Im nordamerikanischen Markt sind sogenannte „Closets“ – also separate Schränke, etwa in Wandnischen – weit verbreitet.

Welche Trends gibt in den USA?

Die Hersteller richten ihr Produktportfolio an der Kundennachfrage aus, die in den USA weiterhin – anders als in Europa – mehrheitlich von klaren Linien und reduziertem Design abweicht. In Nordamerika werden zum Großteil Küchen mit Massivholzrahmen und Massivholzfronten in Form sogenannter „Face frame Kitchen“ nachgefragt. Auf Grund der daraus resultierenden Produktanforderungen und oftmals größeren Entfernungen zu den Zulieferern ist die eigene Fertigungstiefe in der Regel größer als in Europa. Von der Massivholzbearbeitung über die Plattenfertigung bis zur Oberfläche gehört fast alles dazu – selbst bei kleineren Produzenten.

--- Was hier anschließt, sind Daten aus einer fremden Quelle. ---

===== config.mk =====
export PLATFORM = sky130hd
export DESIGN_NAME = read_splitter
export DESIGN_NICKNAME = d
export VERILOG_FILES = /design/src/rtl/read_splitter.sv
export SDC_FILE = /design/constraint.sdc
export NUM_CORES = 1
export LEC_CHECK = 0
export BUFFER_PORTS_ARGS = -buffer_cell sky130_fd_sc_hd__buf_2
export CAP_MARGIN = 20
export CELL_PAD_IN_SITES_DETAIL_PLACEMENT = 0
export CELL_PAD_IN_SITES_GLOBAL_PLACEMENT = 2
export CORE_MARGIN = 2
export CORE_UTILIZATION = 31
export DETAILED_ROUTE_END_ITERATION = 8
export GPL_ROUTABILITY_DRIVEN = 0
export PLACE_DENSITY = 0.77
export SLEW_MARGIN = 40
export SYNTH_ARGS = -nofsm -noshare
export SYNTH_HDL_FRONTEND = slang
export SYNTH_SLANG_ARGS = --single-unit

===== constraint.sdc =====
create_clock -name clk -period 7.4 [get_ports clk]
set_clock_uncertainty 0.05 [all_clocks]
set_input_delay 1.48 -clock clk [delete_from_list [all_inputs] [get_ports clk]]
set_output_delay 1.48 -clock clk [all_outputs]
set_load 0.1 [all_outputs]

Im nordamerikanischen Markt sind auch sogenannte „Closets“ weit verbreitet, also separate Schränke, die beispielsweise in Wandnischen eingebaut sind. Ist das nach wie vor ein Trend oder werden mittlerweile eher Kleiderschränke, also „Wardrobes“, hergestellt und verkauft?

Closets sind ein stark nachgefragtes Produkt, das in vielen Varianten angeboten wird. Kleiderschränke, wie sie in der EU üblich sind, sieht man nicht so oft, da Häuser weiterhin mit einem sogenannten „Walk-In Closet“ konzipiert werden, also ein Teil des Raums hierfür abgetrennt wird, oft mit einer Wand und einer Schiebetür. Populär sind auch Varianten für Garagenregale. Eine typische Closet-Produktion besteht meist aus Zuschnitt, Bekantung und Bohren. Solch eine Produktion ist in ihren Investitionsanforderungen überschaubar und deswegen auch für kleinere Hersteller sehr attraktiv. Diese Hersteller agieren oft über ein Franchise-System, das den Endkunden die Closets über Online-Konfigurationen und Showrooms präsentiert.